自然地形を生かした天然の要害、宇都宮氏の城。
城井谷城
所在地
別名
福岡県築上郡築上町大字寒田
:茅切城、城井郷城など
築城者
築城年
:宇都宮信房
:建久6年(1195)


お城スコープ > お城総覧 > 城井谷城

■豊前国人一揆

 城井谷城は、豊臣秀吉の懐刀として名高い黒田官兵衛孝高をして容易に陥れることが出来なかった城として知られています。2014年の大河ドラマが黒田官兵衛ということで、城跡には「軍師黒田官兵衛 最大の宿敵 城井宇都宮鎮房」と書かれた幟がはためいていました。
 城井谷城は、豊前の国人領主だった宇都宮氏によって築かれた城でした。

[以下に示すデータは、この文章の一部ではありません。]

File: src/rtl/lsu_pkg.sv
// Shared types and helpers for the load/store unit: access-size codes,
// FSM state encoding and the alignment rule.
package lsu_pkg;

  localparam logic [1:0] DT_WORD    = 2'b00;
  localparam logic [1:0] DT_BYTE    = 2'b01;
  localparam logic [1:0] DT_HALF    = 2'b10;
  localparam logic [1:0] DT_ILLEGAL = 2'b11;

  typedef enum logic [1:0] {IDLE, BUSY, DONE} lsu_state_t;

  // Byte accesses are always aligned; halves need an even address, words a multiple of 4.
  function automatic logic is_aligned(input logic [1:0] dt, input logic [1:0] lane);
    case (dt)
      DT_WORD: is_aligned = (lane == 2'b00);
      DT_BYTE: is_aligned = 1'b1;
      DT_HALF: is_aligned = (lane[0] == 1'b0);
      default: is_aligned = 1'b0;
    endcase
  endfunction

endpackage

File: src/rtl/lsu_lane_align.sv
// Combinational lane steering: byte enables and replicated store data going
// out, zero-extended lane extraction coming back.
module lsu_lane_align
  import lsu_pkg::*;
(
  input  logic [1:0]  DataType,
  input  logic [1:0]  lane,
  input  logic [31:0] WriteData,
  input  logic [31:0] mem_rdata,
  output logic [3:0]  be,
  output logic [31:0] wdata,
  output logic [31:0] rdata_ext
);

  always_comb begin
    be        = 4'b0000;
    wdata     = 32'h0;
    rdata_ext = 32'h0;
    case (DataType)
      DT_WORD: begin
        be        = 4'b1111;
        wdata     = WriteData;
        rdata_ext = mem_rdata;
      end
      DT_BYTE: begin
        be        = 4'b0001 << lane;
        wdata     = {4{WriteData[7:0]}};
        rdata_ext = {24'h0, mem_rdata[{lane, 3'b000} +: 8]};
      end
      DT_HALF: begin
        be        = lane[1] ? 4'b1100 : 4'b0011;
        wdata     = {2{WriteData[15:0]}};
        rdata_ext = {16'h0, mem_rdata[{lane[1], 4'b0000} +: 16]};
      end
      default: ;
    endcase
  end

endmodule

File: src/rtl/load_store_unit.sv
// Memory-access stage: validates the request, runs a req/ack transaction with
// data memory under a timeout, and stalls the pipeline until it completes.
module load_store_unit
  import lsu_pkg::*;
#(
  parameter int ADDR_WIDTH = 32,
  parameter int TIMEOUT    = 255
) (
  input  logic                  clk,
  input  logic                  rst,
  input  logic                  MemRead,
  input  logic                  MemWrite,
  input  logic [1:0]            DataType,
  input  logic [ADDR_WIDTH-1:0] Addr,
  input  logic [31:0]           WriteData,
  output logic                  Stall,
  output logic [31:0]           ReadData,
  output logic                  Done,
  output logic                  Err,
  output logic                  mem_req,
  output logic                  mem_we,
  output logic [ADDR_WIDTH-1:0] mem_addr,
  output logic [31:0]           mem_wdata,
  output logic [3:0]            mem_be,
  input  logic                  mem_ack,
  input  logic [31:0]           mem_rdata
);

  localparam int CNT_W = 10;

  lsu_state_t       state;
  logic [CNT_W-1:0] cnt;
  logic [1:0]       dt_q, lane_q;
  logic [1:0]       dt_sel, lane_sel;
  logic             req_any, legal, accept;
  logic [3:0]       be;
  logic [31:0]      wdata, rdata_ext;

  assign req_any = MemRead | MemWrite;
  assign legal   = (MemRead ^ MemWrite) && is_aligned(DataType, Addr[1:0]);
  assign accept  = (state == IDLE) && req_any && legal;
  assign Stall   = accept || (state == BUSY);

  // One aligner serves both directions: live inputs while accepting, latched size/lane while waiting for read data.
  assign dt_sel   = (state == IDLE) ? DataType  : dt_q;
  assign lane_sel = (state == IDLE) ? Addr[1:0] : lane_q;

  lsu_lane_align u_align (
    .DataType  (dt_sel),
    .lane      (lane_sel),
    .WriteData (WriteData),
    .mem_rdata (mem_rdata),
    .be        (be),
    .wdata     (wdata),
    .rdata_ext (rdata_ext)
  );

  always_ff @(posedge clk) begin
    if (accept) begin
      dt_q   <= DataType;
      lane_q <= Addr[1:0];
    end
  end

  always_ff @(posedge clk) begin
    if (rst) begin
      state     <= IDLE;
      cnt       <= '0;
      ReadData  <= 32'h0;
      Done      <= 1'b0;
      Err       <= 1'b0;
      mem_req   <= 1'b0;
      mem_we    <= 1'b0;
      mem_addr  <= '0;
      mem_wdata <= 32'h0;
      mem_be    <= 4'b0000;
    end else begin
      Done     <= 1'b0;
      Err      <= 1'b0;
      ReadData <= 32'h0;
      case (state)
        IDLE: begin
          if (req_any) begin
            if (legal) begin
              state     <= BUSY;
              cnt       <= '0;
              mem_req   <= 1'b1;
              mem_we    <= MemWrite;
              mem_addr  <= {Addr[ADDR_WIDTH-1:2], 2'b00};
              mem_be    <= be;
              mem_wdata <= MemWrite ? wdata : 32'h0;
            end else begin
              Err <= 1'b1;
            end
          end
        end
        BUSY: begin
          cnt <= cnt + 1'b1;
          if (mem_ack) begin
            state    <= DONE;
            mem_req  <= 1'b0;
            Done     <= 1'b1;
            ReadData <= mem_we ? 32'h0 : rdata_ext;
          end else if (cnt == CNT_W'(TIMEOUT - 1)) begin
            state   <= DONE;
            mem_req <= 1'b0;
            Done    <= 1'b1;
            Err     <= 1'b1;
          end
        end
        DONE:    state <= IDLE;
        default: state <= IDLE;
      endcase
    end
  end

endmodule
File: config.mk
export PLATFORM = sky130hd
export DESIGN_NAME = load_store_unit
export DESIGN_NICKNAME = d
export VERILOG_FILES = /design/src/rtl/lsu_pkg.sv /design/src/rtl/lsu_lane_align.sv /design/src/rtl/load_store_unit.sv
export SDC_FILE = /design/constraint.sdc
export NUM_CORES = 1
export LEC_CHECK = 0
export CORE_UTILIZATION = 40
export DETAILED_ROUTE_END_ITERATION = 10
export HOLD_SLACK_MARGIN = 0.06
export PLACE_DENSITY = 0.77
export RECOVER_POWER = 25
export SLEW_MARGIN = 20
export SYNTH_ARGS = -nofsm -noshare
export SYNTH_HDL_FRONTEND = slang
export SYNTH_SLANG_ARGS = --single-unit
File: constraint.sdc
create_clock -name clk -period 7.48 [get_ports clk]
set_input_delay 2.244 -clock clk [delete_from_list [all_inputs] [get_ports clk]]
set_output_delay 2.244 -clock clk [all_outputs]
set_load 0.02 [all_outputs]
==> metrics <==
NetSw=0.4210 mW; clk sinks=118; setup violators final=0; crit-path cells=clkdlybuf4s50_1 -> inv_1 -> ha_1 -> nand2b_1 -> or4_1 -> a21o_1 -> inv_1 -> clkdlybuf4s50_1; Max FO, Critical Path=9; Die ar.=0.01219 mm^2; CP delay by family, top=buffers and inverters; placed cell count=849; final instance area=0.007473 mm^2; Tcrit/Tclk final=0.9396; Pwr Total=1.703 mW; Stages on worst setup path=8; gr ovfl total=0; Cell Area, Placed=0.006887 mm^2; largest net degree at the start of global routing=41; Final Util=0.6545; CTS tree=yes; CTS resizes=0; CP peak stage delay=610 ps; total CTS buffers=17; worst-margin pin slew=1512 ps; area occupied by multi-input gates=between 0.002 and 0.0025 mm^2; P&R area growth vs syn=58.98%; Switching Share=0.2472; Ports=208; Antenna Cells=0; Rows=39; IO Port Bufs=205; Clk pin slew, worst setup/hold paths=roughly 50 ps; GP Congestion=approximately 0.9; register area=0.002402 mm^2; Syn Std Cell Area=0.004701 mm^2; CP Launch Type=primary input; Min Hold Slack=449.7 ps; achievable frequency=0.1423 GHz; Final ANT Viol Nets=0; core area=0.01142 mm^2; crit end category=primary output; PwrDens=227.9 mW/mm^2; Post-Syn Instances=524; Netlist cell types=44; Clock Tree Root=clkbuf_16; Worst-Skew Late Latency=between 400 and 500 ps; post-synthesis sequential element count=118; wire length per cell=16.73 um; Initial DRC Count=253; outcome=complete, but fails checks; Longest Clk Path Bufs=2; fraction of layout cells with a size suffix above 1=0.06098; total wire length=14,740 um; pre-CTS WS=472.4 ps; drt pass-1 iters=5; unrepaired setup endpoints after global routing=no; Clock power frac=0.472; Crit-path slowest cell=clkdlybuf4s50_1; Die X=about 110 um; GRT Util Overall=0.2394; Die H=110.4 um; Starting Density=0.4117; Final #Nets=831; Post-synth ARST share=0; commonest non-fill, non-tap cell in the layout=clkdlybuf4s50_1; Seq/Total Area, Yosys=0.5110; crit path DAT=between 4000 and 5000 ps; CP Class=primary input to primary output; Max H-tree Level=4; Peak VDD IR=0.1332 mV; Layout fillers=933; vias in the first global route=4,710; EDFF count, synth=4; register share of total power=0.388; Leak=2.973 nW; Tmin final=7029 ps; hold_buf cts=0; Tightest Hold Check Type=register to register; post-detail-place hpwl=about 11,000 um; Setup TNS=0 ps; CP Data Required Time=~5200 ps; syn avg cell area=around 9 um^2; Bufs and invs on worst path=4; R2R depth=5; drt via density=between 5 and 6; drc violations=0; part of the power in combinational logic=0.140; most frequent cells in the layout=clkdlybuf4s50_1, dfxtp_1, nand2_1; WHS Path Cells=2; vias after detailed routing=4,761; max cap viols=1; most common flop cell mapped by yosys=dfxtp_1; Post CTS Setup Buffer Count=0; Hold Fails Final Rpt=0; initial antenna violation count=0; Ys Warns=0; Slew HR=-0.007951; post-route setup slack=between 400 and 500 ps; Setup Skew=8.124 ps; final std cells w/o fill=approximately 880; violated checks=max-capacitance violations, max-slew violations; first-pass GRT wire length=23,270 um; Pint=1.282 mW; max-slew violation count=36
## power by group through the flow
stage	Clock, mW	Combinational, mW	Sequential [mW]
after floorplan	0	0.0952	0.693
after global placement	0	0.236	0.674
after detailed placement	0	0.239	0.675
after CTS	0.816	0.241	0.662
after global routing	0.846	0.254	0.663
final	0.804	0.238	0.662
## metal layers
metal | vias to the layer above | global-route usage | share of wire
li1 | 2256 | - | -
met4 | 0 | 0.1093 | 0.027
met2 | 254 | 0.4062 | 0.48
met3 | 35 | 0.08891 | 0.098
met1 | 2216 | 0.2656 | 0.39
met5 | - | 0 | 0
## worst reg2reg max path, delay by kind of cell, from the launching register on
kind | cells | cell delay (ps)
flops | 1 | 480
mux | 1 | 770
simple gates | 2 | 870
compound gates | 2 | 210
## Yosys cell counts, types with 2 or more instances
cell       count  area [um^2]
dfxtp_1      114         2282
nand2_1      103        386.6
a21oi_1       53        265.3
o21ai_0       34        170.2
mux2i_1       27        270.3
a22oi_1       25        187.7
clkbuf_1      20        75.07
nor2_1        20        75.07
and3_1        18        112.6
buf_2          9        45.04
inv_1          9        33.78
nand2b_1       9        56.30
a22o_1         8        70.07
nor3_1         7        35.03
o22a_1         7        61.31
o31ai_1        6        45.04
or4_1          5        37.54
xnor2_1        5        43.79
edfxtp_1       4        120.1
nor2b_1        4        25.02
a2111oi_0      3        26.28
a31oi_1        3        18.77
ha_1           3        37.54
nand3_1        3        15.01
buf_4          2        15.01
nor4b_1        2        17.52
o211a_1        2        20.02
o211ai_1       2        15.01
o21ai_1        2        10.01
## logic make-up (layout without fill, tap and decap cells)
logic type               Yosys count  after routing  share of synthesized area
other                              1              2                  0.0007977
buffers and inverters             42            255                    0.03753
XOR/XNOR                           5              5                   0.009316
adder cells (fa/ha/maj)            3              3                   0.007986
AO/OA/AOI/OAI                    150            150                     0.1986
AND/OR/NAND/NOR                  176            176                     0.1701
multiplexers                      29             29                    0.06468
flip-flops                       118            118                     0.5110
## state kept, by name, indices dropped and copies added, names as in the netlist
signal and flops:
Done 1, Err 1, ReadData 32, cnt 10, dt_q 2, lane_q 2
mem_addr 30, mem_be 4, mem_req 1, mem_wdata 32, mem_we 1, state 2
## final cells by class
| class | instances | area share |
|---|---|---|
| timing repair buffer | 213 | 0.2816 |
| tap | 143 | 0.02394 |
| sequential | 118 | 0.3214 |
| inverter | 10 | 0.005023 |
| clock inverter | 12 | 0.01691 |
| multi-input combinational | 365 | 0.2885 |
| clock buffer | 20 | 0.06262 |
## path summary, 6_finish.rpt
kind	startpoint	endpoint	slack, ps
hold reg to reg	mem_wdata[14]	mem_wdata[14]	450
setup / recovery	MemWrite	Stall	450
hold / removal	mem_wdata[14]	mem_wdata[14]	450
setup reg to reg	state[1]	mem_wdata[30]	5060
Note: power is estimated with default switching activity, not from simulation.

鎌倉時代に豊前守護職に就任して以降、土着化した宇都宮氏でしたが、後に名を城井氏と改め、戦国時代には国人領主化し、大内氏や大友氏、島津氏の狭間で存続していました。その立場は、家臣以上・従属的同盟者未満といったところのようですが、時宜にかなう勢力を渡り歩いたあたり、完全に麾下に組み入れられることはなかったようです。
 同時代の当主・城井鎮房は、最終的に九州全土が辿った運命と同様に、秀吉の軍門に下ることになりますが、当初より秀吉との関係は芳しくなく、父祖伝来の地である城井谷から伊予への転封を命じられると、その関係は決裂しました。一度は城井谷城を出ていたものの、秀吉との本領安堵交渉が暗礁に乗り入れるや、すでに黒田領に組み込まれていた城井谷城を奪取し、そのまま籠城の構えを取りました。寡勢ながら、官兵衛の跡目を襲っていた長政が指揮を執る黒田軍相手に良く戦いましたが、最終的には和議を口実に中津城へ召喚され、そこで謀殺されました。

■官兵衛の真骨頂とは?

 現在も残る地形から、城井谷が大軍の展開には不向きな地形で、多くの山城に対して行われたように、水の手を切ると言う戦法を用いるのも難しかったであろうことは想像に難くありません。鎮房の反逆に始まる豊前国人一揆の中で、黒田氏側としても兵糧攻めのような長期戦には持ち込みたくなかったことでしょう。
 その苦戦の様子に想像をめぐらせることは、官兵衛の手腕について考えをめぐらせることにもつながりました。もともと知恵者として知られる官兵衛ではありますが、「二兵衛」のもう一人、竹中半兵衛の稲葉山城乗っ取りのような、その智謀のほどを伝える華々しいエピソードと言うのは多くなく、秀吉の傍らに侍って大小数々の献策をした印象。他方、荒木村重の謀反に際しては、これを説得しに行って幽閉され、加えて城井氏に対しての苦戦。マイナス材料も色々と思い浮かぶのは否めませんが、能力的に疑問符がつくような人物であれば、秀吉に重用されることも無かったでしょう。天才型の知略の冴えではなく、鎮房の謀殺と言う形であるにせよ、国人一揆にきっちりと決着をつけたような、実務家としての強かな手腕こそが、官兵衛の真骨頂だったのでしょう。

■岩の城

 城は福岡県のその名も築城(ついき)町の山奥にありました。山深い場所であったため近世的領国経営には不向きで、中津城における黒田氏の領国経営が軌道に乗る頃には、城井谷城は廃城となっていたようです。
 21世紀を迎えた現在、史跡としての城井谷城は、なるほど、峻険な地形であったことの分かる谷筋に痕跡を残していますが、土木工事の跡は必ずしも明瞭でなく、石垣のような物はしばしば目に付くものの、大半が炭焼窯の成れの果てや同時代に組まれた石垣と推測されます。その一方で、天然の巨岩・奇岩を利用したものと言われる表裏の門跡などが残っています。
 「天然の要害」とは言いますが、城井谷城の場合はその表現があまりにもストレートにあてはまります。つまり、縄張りの妙や土木工事技術、そして天然地形が巧みにかみ合って鉄壁の守りを誇った城と言う雰囲気ですらありません。城跡としてはあまりにも異端と言うべきなのかもしれません。